## What the exercise asks
Look through the data below and count each line where the word "instances" appears. Reply with the count alone.

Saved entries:
________________________
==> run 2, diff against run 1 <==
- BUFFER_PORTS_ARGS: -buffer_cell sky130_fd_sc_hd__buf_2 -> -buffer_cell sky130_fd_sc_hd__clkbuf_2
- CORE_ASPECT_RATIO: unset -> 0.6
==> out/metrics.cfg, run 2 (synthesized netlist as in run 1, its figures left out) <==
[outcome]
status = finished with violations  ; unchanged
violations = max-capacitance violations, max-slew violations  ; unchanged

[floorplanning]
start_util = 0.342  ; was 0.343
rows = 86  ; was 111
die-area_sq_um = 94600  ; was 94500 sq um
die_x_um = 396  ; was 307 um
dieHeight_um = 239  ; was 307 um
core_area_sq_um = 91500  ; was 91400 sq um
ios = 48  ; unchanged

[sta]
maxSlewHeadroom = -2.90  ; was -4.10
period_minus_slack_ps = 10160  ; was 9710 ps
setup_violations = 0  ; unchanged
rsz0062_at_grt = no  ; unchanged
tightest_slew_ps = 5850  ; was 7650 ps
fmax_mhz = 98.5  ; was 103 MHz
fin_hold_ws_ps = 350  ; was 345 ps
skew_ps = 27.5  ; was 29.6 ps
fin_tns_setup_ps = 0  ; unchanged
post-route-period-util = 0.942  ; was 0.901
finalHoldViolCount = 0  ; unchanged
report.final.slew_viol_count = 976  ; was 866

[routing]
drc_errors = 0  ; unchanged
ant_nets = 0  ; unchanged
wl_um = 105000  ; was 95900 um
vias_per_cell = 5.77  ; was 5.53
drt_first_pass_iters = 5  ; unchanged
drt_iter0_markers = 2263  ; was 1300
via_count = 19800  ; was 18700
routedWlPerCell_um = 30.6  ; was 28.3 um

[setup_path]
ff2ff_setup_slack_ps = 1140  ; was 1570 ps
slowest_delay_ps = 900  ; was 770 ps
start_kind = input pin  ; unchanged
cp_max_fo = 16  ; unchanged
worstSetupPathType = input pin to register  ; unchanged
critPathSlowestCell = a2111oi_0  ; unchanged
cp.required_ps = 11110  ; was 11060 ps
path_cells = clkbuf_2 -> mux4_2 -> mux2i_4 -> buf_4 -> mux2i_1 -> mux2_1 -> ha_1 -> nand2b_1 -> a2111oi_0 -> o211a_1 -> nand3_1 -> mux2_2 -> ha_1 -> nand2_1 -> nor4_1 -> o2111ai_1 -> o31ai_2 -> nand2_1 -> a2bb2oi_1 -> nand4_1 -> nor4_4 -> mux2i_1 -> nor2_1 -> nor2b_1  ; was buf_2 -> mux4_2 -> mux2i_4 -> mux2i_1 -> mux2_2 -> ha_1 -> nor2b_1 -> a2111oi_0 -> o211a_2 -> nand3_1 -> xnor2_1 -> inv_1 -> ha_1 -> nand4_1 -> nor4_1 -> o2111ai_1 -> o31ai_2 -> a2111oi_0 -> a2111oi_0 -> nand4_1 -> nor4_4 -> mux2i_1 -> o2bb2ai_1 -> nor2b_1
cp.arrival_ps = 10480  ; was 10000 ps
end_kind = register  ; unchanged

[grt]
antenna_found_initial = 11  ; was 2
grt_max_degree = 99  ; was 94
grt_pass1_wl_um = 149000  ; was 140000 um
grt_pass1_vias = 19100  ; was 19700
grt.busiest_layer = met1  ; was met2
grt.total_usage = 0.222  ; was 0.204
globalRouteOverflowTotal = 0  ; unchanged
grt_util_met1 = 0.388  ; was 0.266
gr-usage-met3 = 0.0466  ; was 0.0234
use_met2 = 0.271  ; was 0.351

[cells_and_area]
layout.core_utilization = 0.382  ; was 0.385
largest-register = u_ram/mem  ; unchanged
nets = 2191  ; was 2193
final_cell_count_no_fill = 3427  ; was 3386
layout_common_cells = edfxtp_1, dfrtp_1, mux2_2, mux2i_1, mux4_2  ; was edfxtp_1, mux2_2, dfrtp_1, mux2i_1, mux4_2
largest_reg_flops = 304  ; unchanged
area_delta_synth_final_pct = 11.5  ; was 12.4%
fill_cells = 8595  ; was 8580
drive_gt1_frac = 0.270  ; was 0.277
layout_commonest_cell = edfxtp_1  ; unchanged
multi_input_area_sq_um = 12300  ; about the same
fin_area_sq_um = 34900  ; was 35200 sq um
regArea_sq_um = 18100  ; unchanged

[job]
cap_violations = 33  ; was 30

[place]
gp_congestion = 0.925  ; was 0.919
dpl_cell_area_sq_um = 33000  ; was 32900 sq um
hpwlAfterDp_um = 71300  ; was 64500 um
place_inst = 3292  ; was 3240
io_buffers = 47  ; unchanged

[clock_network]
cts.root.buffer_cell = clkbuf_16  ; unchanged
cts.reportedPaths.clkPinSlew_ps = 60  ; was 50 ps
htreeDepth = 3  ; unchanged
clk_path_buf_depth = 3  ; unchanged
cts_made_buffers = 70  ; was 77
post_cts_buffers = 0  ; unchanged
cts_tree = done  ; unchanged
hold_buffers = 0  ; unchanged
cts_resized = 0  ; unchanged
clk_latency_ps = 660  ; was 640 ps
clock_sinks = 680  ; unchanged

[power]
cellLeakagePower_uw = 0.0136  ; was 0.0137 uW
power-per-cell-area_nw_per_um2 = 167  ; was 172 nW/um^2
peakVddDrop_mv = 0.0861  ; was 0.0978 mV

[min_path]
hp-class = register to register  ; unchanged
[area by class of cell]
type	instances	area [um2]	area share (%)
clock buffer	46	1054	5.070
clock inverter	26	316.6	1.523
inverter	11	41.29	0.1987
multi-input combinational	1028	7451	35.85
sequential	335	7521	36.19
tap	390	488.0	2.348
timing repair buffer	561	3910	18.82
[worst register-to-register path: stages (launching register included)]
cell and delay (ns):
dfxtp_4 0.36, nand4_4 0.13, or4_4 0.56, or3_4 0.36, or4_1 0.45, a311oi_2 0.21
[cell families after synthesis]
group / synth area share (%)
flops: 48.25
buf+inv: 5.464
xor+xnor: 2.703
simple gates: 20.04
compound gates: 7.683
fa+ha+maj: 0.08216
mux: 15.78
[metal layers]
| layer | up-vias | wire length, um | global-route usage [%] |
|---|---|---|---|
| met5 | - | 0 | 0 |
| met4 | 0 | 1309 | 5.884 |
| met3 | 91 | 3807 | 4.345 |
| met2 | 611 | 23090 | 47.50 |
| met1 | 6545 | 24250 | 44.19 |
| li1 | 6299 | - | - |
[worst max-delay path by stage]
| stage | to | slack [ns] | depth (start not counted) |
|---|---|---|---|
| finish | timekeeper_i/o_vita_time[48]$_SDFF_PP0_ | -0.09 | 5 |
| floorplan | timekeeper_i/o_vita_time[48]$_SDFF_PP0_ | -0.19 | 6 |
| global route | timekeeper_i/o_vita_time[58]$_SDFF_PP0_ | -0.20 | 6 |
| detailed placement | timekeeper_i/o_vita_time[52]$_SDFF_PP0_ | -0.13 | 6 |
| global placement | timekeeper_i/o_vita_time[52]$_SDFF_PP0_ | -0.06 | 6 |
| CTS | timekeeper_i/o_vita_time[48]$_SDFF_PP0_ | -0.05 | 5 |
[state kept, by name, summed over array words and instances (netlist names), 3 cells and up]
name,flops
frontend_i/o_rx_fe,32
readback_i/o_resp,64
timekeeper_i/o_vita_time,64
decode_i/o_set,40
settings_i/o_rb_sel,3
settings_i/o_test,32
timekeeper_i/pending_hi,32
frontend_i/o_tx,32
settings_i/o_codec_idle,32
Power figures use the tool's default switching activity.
**config.mk**
```make
export PLATFORM = sky130hd
export DESIGN_NAME = pixel_lookup
export DESIGN_NICKNAME = d
export VERILOG_FILES = /design/src/rtl/video_pkg.sv /design/src/rtl/pixel_lookup.sv
export SDC_FILE = /design/constraint.sdc
export NUM_CORES = 1
export LEC_CHECK = 0
export ABC_AREA = 1
export BUFFER_PORTS_ARGS = -buffer_cell sky130_fd_sc_hd__buf_2
export CORE_AREA = 2 2 64 72
export DETAILED_ROUTE_END_ITERATION = 6
export DIE_AREA = 0 0 66 74
export GPL_TIMING_DRIVEN = 0
export PLACE_DENSITY = 0.73
export REMOVE_ABC_BUFFERS = 1
export SYNTH_ARGS = -nofsm -noshare
export SYNTH_HDL_FRONTEND = slang
export SYNTH_SLANG_ARGS = --single-unit
```
**constraint.sdc**
```tcl
create_clock -name i_clock -period 1 [get_ports i_clock]
set_input_delay 0.15 -clock i_clock [delete_from_list [all_inputs] [get_ports i_clock]]
set_output_delay 0.15 -clock i_clock [all_outputs]
set_load 0.02 [all_outputs]
```
**src/rtl/video_pkg.sv**
```systemverilog
`default_nettype none

package video_pkg;

	// Source row geometry, 320 indexed pixels per row.
	localparam int PPITCH = 320;
	localparam int LINE_WORDS = PPITCH / 4;
	localparam int LINE_ADDR_W = $clog2(LINE_WORDS);

	// Two line banks, one shown while the other fills.
	localparam int BANK_COUNT = 2;

	localparam int PALETTE_DEPTH = 256;

	typedef logic [23:0] color_t;
	typedef logic [7:0] pixel_index_t;
	typedef logic [31:0] line_word_t;

	typedef struct packed {
		logic valid;
		pixel_index_t index;
		color_t color;
	} palette_wr_t;

	// One fetched word on its way into a line bank.
	typedef struct packed {
		logic valid;
		logic bank;
		logic [LINE_ADDR_W-1:0] word;
		line_word_t data;
	} line_wr_t;

endpackage

`default_nettype wire

```
**src/rtl/pixel_lookup.sv**
```systemverilog
`timescale 1ns/10ps
`default_nettype none

module pixel_lookup import video_pkg::*; (
	input wire logic i_clock,
	input wire logic i_rst_n,

	input wire logic [9:0] i_pos_x,
	input wire logic i_front_bank,

	input wire line_word_t i_bank_data [BANK_COUNT],
	output logic [LINE_ADDR_W-1:0] o_bank_addr,

	output pixel_index_t o_palette_addr,
	input wire color_t i_palette_color,

	output color_t o_video_rgb
);

	logic [1:0] byte_sel;
	logic bank_sel;
	line_word_t front_word;

	// Four pixels per word.
	assign o_bank_addr = i_pos_x[LINE_ADDR_W+1:2];

	// Aligned with the bank read data.
	always_ff @(posedge i_clock) begin
		if (!i_rst_n) begin
			byte_sel <= '0;
			bank_sel <= 1'b0;
		end else begin
			byte_sel <= i_pos_x[1:0];
			bank_sel <= i_front_bank;
		end
	end

	assign front_word = i_bank_data[bank_sel];

	// Byte 0 is the leftmost pixel.
	assign o_palette_addr = front_word[{byte_sel, 3'b000} +: 8];

	assign o_video_rgb = i_palette_color;

endmodule

`default_nettype wire

```
==> results.ini <==
[cells_and_area]
syn_to_final_growth_pct=20.8
drive_above_1_share=0.338
fill_cells=494
antenna_cells=0
num-nets-final=401
finalInstanceArea_um2=1510

[timing]
period_needed_ns=1.42
setup_viol=8
rsz0062_at_grt=true
slew_viol_final=0
hold_viol_final=0
max_slew_margin=0.800
timing.final.ws_setup_ns=-0.418
tns_ns=-3.13
fin_hold_ws_ns=0.112
max_freq_mhz=705
min_period_over_period=1.42
tightest_slew_ns=0.300

[floorplanning]
io_pins=140
coreArea_um2=4190
die_height_um=74
initial_core_util=0.298
row_count=25
fp.dieW_um=66
dieArea_um2=4880

[critical_path]
critPathMaxFanout=5
start_kind=register
cp_slowest_stage_delay_ns=0.37
cp_num_buf_inv=2
worstPathRequired_ns=0.85
arrival_ns=1.27
path_cells=buf_4, nand2_1, nand3_1, nand2_1, nand2_1, nand2_1, buf_2
cp_slowest_cell=dfxtp_4
critPathKind=reg2out
endpoint_kind=output port
cp_common_cell=nand2_1
crit_family=flip-flops

[cts]
clk_pin_slew_worst_paths_ns=0.03
hold_buffers=0
cts_sinks=3
cts_made_buffers=3
htree_num_levels=1
clockRootBuffer=clkbuf_8
tritoncts=built
cts_buffer_depth=2

[global_routing]
antenna_found_initial=0
grt.total_usage=0.177
grt_max_degree=33
overflow=0
grt_pass1_wl_mm=6.31
grt_pass1_vias=1283

[pwr]
pwr-share-comb=0.524
power_frac_seq=0.137
total_power_mw=1.06
p_leak_nw=1.12
clkPwrFrac=0.338
power.internal_mw=0.658
power.switching_mw=0.406
peakVddDrop_mv=0.564
switching_share=0.381
power_density_nw_per_um2=705

[place]
place_congestion=0.789
dp_slack_ns=-1.28
portBuffers=76
placed_area_um2=1360
hpwl_mm=3.46

[synthesis]
avgSynthCellArea_um2=4.92
ys_seq_elements=3
ys_seq_area_frac=0.0481
yosysUniqueCellTypes=11
syn_inst=254
netlist_area_um2=1250
yosysWarningCount=0

[run_status]
outcome=finished with violations
failed_checks=setup timing

[routing]
wl_per_cell_um=12.5
viasPerCell=4.21
vias=1487
wl_mm=4.43
ant_nets=0
firstDrtPassIters=4
drtIter0Drc=45
drc=0

[min_path]
hp-class=in2reg

[run]
drv_cap=0
$ cat config.mk
export PLATFORM = sky130hd
export DESIGN_NAME = cpu_bus_decoder
export DESIGN_NICKNAME = d
export VERILOG_FILES = /design/src/rtl/bus_pkg.sv /design/src/rtl/video_pkg.sv /design/src/rtl/cpu_bus_decoder.sv
export SDC_FILE = /design/constraint.sdc
export NUM_CORES = 1
export LEC_CHECK = 0
export ABC_CLOCK_PERIOD_IN_PS = 11240
export BUFFER_PORTS_ARGS = -buffer_cell sky130_fd_sc_hd__buf_2
export CORE_UTILIZATION = 49
export CTS_CLUSTER_DIAMETER = 40
export DETAILED_ROUTE_END_ITERATION = 7
export GPL_ROUTABILITY_DRIVEN = 0
export PLACE_DENSITY = 0.84
export SLEW_MARGIN = 20
export SYNTH_ARGS = -nofsm -noshare
export SYNTH_HDL_FRONTEND = slang
export SYNTH_SLANG_ARGS = --single-unit
export TNS_END_PERCENT = 30
$ cat constraint.sdc
create_clock -name i_clock -period 11.24 [get_ports i_clock]
set_input_delay 0.562 -clock i_clock [delete_from_list [all_inputs] [get_ports i_clock]]
set_output_delay 0.562 -clock i_clock [all_outputs]
set_load 0.01 [all_outputs]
________________________
## Exercise answer
2